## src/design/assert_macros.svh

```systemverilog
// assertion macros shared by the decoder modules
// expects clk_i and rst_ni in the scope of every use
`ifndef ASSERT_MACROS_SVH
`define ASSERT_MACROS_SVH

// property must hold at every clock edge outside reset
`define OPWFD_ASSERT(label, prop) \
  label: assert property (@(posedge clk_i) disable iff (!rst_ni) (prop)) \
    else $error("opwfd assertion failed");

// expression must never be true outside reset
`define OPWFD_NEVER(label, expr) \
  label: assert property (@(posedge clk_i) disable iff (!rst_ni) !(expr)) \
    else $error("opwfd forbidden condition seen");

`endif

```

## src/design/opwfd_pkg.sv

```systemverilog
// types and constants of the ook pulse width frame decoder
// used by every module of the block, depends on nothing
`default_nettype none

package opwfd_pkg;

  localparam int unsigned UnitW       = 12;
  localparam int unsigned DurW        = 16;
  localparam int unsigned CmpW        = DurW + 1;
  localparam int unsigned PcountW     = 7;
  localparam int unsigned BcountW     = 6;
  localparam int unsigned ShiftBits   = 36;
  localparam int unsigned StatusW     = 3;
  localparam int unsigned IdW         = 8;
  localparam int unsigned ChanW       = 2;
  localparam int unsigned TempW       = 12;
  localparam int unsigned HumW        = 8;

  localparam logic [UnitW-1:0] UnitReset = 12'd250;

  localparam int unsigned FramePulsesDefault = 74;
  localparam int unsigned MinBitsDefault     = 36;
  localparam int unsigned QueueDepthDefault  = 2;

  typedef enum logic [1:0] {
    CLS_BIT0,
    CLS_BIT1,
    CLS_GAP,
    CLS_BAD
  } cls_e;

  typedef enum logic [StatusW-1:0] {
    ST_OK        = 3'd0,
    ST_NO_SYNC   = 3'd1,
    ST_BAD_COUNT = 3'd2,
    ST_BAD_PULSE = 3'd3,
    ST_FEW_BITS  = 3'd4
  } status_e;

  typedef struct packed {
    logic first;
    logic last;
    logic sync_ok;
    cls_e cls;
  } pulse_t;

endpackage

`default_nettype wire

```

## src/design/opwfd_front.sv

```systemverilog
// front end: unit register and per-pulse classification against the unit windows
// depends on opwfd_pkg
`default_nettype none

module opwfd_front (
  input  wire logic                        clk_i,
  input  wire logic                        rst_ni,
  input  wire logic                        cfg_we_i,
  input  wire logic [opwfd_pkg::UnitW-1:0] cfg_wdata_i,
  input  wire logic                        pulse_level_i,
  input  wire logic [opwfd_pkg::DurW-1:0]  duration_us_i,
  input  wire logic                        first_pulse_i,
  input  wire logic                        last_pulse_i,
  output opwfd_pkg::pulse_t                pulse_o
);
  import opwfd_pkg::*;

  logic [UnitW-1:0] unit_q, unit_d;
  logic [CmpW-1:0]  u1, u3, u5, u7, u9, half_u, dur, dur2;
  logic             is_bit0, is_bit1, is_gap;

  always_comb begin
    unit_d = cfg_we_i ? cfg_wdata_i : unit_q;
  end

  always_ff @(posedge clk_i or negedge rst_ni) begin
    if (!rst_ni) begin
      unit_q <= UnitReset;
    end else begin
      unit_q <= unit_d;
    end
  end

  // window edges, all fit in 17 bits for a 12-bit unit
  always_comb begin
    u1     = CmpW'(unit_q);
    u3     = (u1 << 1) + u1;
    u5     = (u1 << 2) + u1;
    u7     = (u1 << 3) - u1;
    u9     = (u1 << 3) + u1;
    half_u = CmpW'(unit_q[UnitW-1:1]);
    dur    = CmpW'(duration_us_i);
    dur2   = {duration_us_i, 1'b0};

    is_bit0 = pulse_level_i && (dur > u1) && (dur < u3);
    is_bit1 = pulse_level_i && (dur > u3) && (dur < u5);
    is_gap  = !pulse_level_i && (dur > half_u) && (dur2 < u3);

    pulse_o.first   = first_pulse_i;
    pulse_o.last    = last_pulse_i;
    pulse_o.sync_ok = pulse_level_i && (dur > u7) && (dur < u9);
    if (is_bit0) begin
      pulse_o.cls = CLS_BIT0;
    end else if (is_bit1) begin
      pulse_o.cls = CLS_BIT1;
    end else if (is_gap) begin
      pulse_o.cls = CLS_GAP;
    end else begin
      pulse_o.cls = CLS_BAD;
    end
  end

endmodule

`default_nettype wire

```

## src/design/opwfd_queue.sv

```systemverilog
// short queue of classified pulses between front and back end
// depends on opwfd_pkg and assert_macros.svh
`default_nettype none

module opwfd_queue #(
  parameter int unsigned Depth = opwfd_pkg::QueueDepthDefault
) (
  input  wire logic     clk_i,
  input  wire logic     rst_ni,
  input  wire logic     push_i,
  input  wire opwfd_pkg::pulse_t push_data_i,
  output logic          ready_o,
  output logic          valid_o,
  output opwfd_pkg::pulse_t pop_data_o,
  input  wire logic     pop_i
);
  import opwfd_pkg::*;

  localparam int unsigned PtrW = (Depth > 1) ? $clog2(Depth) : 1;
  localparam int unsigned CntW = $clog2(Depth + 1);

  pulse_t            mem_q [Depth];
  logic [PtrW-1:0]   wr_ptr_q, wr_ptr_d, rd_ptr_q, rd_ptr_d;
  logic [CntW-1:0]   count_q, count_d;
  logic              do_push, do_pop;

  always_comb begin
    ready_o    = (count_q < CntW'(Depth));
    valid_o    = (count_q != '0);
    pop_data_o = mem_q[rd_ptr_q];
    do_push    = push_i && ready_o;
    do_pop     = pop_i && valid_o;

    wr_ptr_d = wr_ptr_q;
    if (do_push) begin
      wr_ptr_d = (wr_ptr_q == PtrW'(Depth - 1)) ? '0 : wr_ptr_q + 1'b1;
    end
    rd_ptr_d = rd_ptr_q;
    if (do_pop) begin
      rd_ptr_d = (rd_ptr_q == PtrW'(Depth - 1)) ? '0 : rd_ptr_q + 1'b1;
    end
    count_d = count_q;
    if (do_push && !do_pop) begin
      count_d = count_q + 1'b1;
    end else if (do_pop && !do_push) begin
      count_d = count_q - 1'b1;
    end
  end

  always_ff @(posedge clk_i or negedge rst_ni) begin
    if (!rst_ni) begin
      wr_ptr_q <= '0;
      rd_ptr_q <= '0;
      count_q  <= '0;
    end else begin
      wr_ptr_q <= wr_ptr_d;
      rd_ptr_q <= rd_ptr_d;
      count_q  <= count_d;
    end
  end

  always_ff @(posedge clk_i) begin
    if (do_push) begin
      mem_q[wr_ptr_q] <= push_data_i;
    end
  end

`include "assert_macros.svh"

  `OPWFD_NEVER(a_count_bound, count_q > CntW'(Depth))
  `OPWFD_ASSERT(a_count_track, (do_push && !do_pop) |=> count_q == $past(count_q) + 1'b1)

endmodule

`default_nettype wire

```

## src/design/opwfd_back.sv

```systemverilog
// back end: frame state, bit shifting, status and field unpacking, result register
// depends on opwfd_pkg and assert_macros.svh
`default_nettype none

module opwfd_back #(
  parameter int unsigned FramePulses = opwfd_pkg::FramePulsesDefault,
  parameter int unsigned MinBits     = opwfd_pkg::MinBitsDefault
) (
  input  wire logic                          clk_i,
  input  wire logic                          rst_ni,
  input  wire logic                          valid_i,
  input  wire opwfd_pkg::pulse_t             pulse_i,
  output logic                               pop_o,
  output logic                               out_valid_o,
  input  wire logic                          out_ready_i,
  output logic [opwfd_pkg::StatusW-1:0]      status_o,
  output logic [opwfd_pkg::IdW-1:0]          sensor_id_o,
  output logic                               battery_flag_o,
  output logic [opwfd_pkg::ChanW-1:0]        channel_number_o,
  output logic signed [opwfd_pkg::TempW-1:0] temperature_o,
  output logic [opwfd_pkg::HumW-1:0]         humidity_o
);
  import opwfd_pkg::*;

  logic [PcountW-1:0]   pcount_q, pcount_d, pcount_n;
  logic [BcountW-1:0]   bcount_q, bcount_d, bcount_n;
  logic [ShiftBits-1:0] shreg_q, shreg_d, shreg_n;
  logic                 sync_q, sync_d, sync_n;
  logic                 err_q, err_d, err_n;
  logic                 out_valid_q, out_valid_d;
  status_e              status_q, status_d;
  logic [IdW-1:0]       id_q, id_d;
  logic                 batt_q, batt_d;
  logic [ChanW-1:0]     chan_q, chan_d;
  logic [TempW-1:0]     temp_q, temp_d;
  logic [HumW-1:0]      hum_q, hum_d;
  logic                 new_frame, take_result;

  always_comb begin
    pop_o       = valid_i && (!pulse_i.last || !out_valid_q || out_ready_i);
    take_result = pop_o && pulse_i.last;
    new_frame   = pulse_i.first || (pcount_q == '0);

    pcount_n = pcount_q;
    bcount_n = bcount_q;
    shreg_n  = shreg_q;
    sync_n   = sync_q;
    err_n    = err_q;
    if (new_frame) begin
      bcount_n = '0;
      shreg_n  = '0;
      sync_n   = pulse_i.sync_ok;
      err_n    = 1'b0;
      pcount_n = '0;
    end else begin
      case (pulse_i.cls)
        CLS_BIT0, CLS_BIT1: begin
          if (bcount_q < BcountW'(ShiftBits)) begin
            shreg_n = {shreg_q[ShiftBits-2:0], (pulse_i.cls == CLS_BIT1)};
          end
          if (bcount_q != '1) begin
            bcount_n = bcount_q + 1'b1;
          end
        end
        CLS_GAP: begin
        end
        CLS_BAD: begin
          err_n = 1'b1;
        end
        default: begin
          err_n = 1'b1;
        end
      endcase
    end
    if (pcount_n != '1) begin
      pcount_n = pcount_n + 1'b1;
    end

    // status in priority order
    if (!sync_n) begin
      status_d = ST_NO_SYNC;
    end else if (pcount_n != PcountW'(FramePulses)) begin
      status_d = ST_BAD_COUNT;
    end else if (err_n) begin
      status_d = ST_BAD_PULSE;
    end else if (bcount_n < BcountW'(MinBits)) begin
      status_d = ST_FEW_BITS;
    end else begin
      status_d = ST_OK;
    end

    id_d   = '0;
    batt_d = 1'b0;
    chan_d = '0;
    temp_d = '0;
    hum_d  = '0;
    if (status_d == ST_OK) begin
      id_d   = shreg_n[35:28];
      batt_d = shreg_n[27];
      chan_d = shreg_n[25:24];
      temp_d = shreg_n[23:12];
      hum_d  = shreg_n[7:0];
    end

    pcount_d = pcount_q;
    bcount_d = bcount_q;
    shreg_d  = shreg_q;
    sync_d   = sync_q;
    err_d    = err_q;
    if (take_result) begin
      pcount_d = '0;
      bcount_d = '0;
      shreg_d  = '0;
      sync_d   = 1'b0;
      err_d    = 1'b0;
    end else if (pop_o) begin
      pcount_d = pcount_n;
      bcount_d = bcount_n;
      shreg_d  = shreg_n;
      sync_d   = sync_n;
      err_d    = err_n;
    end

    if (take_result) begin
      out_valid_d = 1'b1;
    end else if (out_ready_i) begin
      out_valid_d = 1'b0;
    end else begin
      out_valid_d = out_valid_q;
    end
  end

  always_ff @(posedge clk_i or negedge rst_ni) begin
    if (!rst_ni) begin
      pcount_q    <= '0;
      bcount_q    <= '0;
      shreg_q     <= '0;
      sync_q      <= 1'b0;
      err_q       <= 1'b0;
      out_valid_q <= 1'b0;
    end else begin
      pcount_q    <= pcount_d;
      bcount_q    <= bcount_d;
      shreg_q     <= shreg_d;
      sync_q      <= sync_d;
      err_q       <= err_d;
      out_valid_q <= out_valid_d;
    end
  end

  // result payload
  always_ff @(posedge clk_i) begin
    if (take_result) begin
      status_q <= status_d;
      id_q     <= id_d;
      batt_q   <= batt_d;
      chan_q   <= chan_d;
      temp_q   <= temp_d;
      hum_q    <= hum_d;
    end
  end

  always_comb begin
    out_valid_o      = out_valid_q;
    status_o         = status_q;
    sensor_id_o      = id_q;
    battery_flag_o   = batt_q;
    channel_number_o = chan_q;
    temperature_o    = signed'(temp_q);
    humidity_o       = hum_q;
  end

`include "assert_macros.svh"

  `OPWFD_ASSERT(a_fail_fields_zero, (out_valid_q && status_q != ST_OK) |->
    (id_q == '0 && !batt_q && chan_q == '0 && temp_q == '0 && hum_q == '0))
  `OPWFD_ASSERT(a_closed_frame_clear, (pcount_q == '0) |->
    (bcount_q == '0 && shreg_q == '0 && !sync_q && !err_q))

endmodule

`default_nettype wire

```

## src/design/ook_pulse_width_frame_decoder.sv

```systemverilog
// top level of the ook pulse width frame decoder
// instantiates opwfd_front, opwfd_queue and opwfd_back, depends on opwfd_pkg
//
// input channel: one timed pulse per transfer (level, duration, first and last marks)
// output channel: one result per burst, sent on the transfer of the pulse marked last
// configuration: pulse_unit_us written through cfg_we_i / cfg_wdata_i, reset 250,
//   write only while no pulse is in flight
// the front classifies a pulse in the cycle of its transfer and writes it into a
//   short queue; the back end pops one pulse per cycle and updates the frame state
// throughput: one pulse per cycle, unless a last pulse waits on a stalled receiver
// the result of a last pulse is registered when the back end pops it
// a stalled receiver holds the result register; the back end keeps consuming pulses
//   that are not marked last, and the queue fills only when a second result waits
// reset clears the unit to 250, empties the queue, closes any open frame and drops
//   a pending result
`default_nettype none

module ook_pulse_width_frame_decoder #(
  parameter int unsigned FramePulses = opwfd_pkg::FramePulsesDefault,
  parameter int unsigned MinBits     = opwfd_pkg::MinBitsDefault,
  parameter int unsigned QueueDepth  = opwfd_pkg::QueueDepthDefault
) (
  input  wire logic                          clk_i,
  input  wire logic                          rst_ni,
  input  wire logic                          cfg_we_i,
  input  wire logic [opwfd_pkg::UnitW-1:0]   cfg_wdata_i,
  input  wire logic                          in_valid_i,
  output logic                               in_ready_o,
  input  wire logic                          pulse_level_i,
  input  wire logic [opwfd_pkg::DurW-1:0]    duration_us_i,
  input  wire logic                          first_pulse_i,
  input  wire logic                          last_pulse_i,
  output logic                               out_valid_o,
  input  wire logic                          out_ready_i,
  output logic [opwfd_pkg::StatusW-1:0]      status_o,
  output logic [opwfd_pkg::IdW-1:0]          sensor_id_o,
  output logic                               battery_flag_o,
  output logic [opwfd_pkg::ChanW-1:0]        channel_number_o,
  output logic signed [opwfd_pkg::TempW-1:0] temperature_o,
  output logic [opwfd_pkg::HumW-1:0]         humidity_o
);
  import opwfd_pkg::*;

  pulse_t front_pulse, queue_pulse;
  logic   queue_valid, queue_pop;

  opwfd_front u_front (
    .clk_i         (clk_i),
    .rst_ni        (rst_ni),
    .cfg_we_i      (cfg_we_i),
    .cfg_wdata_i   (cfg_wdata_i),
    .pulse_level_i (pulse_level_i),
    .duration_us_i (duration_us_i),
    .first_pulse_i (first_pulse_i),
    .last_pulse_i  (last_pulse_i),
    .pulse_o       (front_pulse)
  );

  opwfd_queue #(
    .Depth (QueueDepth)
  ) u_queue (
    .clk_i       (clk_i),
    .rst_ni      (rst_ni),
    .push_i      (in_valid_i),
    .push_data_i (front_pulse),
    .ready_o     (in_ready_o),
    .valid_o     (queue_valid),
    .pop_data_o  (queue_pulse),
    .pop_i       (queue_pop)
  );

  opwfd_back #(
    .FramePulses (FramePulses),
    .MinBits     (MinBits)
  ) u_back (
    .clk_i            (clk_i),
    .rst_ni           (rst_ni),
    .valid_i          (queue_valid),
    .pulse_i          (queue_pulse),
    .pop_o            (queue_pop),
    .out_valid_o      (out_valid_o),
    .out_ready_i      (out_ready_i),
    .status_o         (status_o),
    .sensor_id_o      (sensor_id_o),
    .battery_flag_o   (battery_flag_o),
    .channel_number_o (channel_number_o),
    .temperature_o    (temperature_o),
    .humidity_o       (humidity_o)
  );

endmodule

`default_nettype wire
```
====================
About this exercise -
The lines to return are those in the material above that hold "MinBitsDefault".

Written answer -
  localparam int unsigned MinBitsDefault     = 36;
  parameter int unsigned MinBits     = opwfd_pkg::MinBitsDefault
  parameter int unsigned MinBits     = opwfd_pkg::MinBitsDefault,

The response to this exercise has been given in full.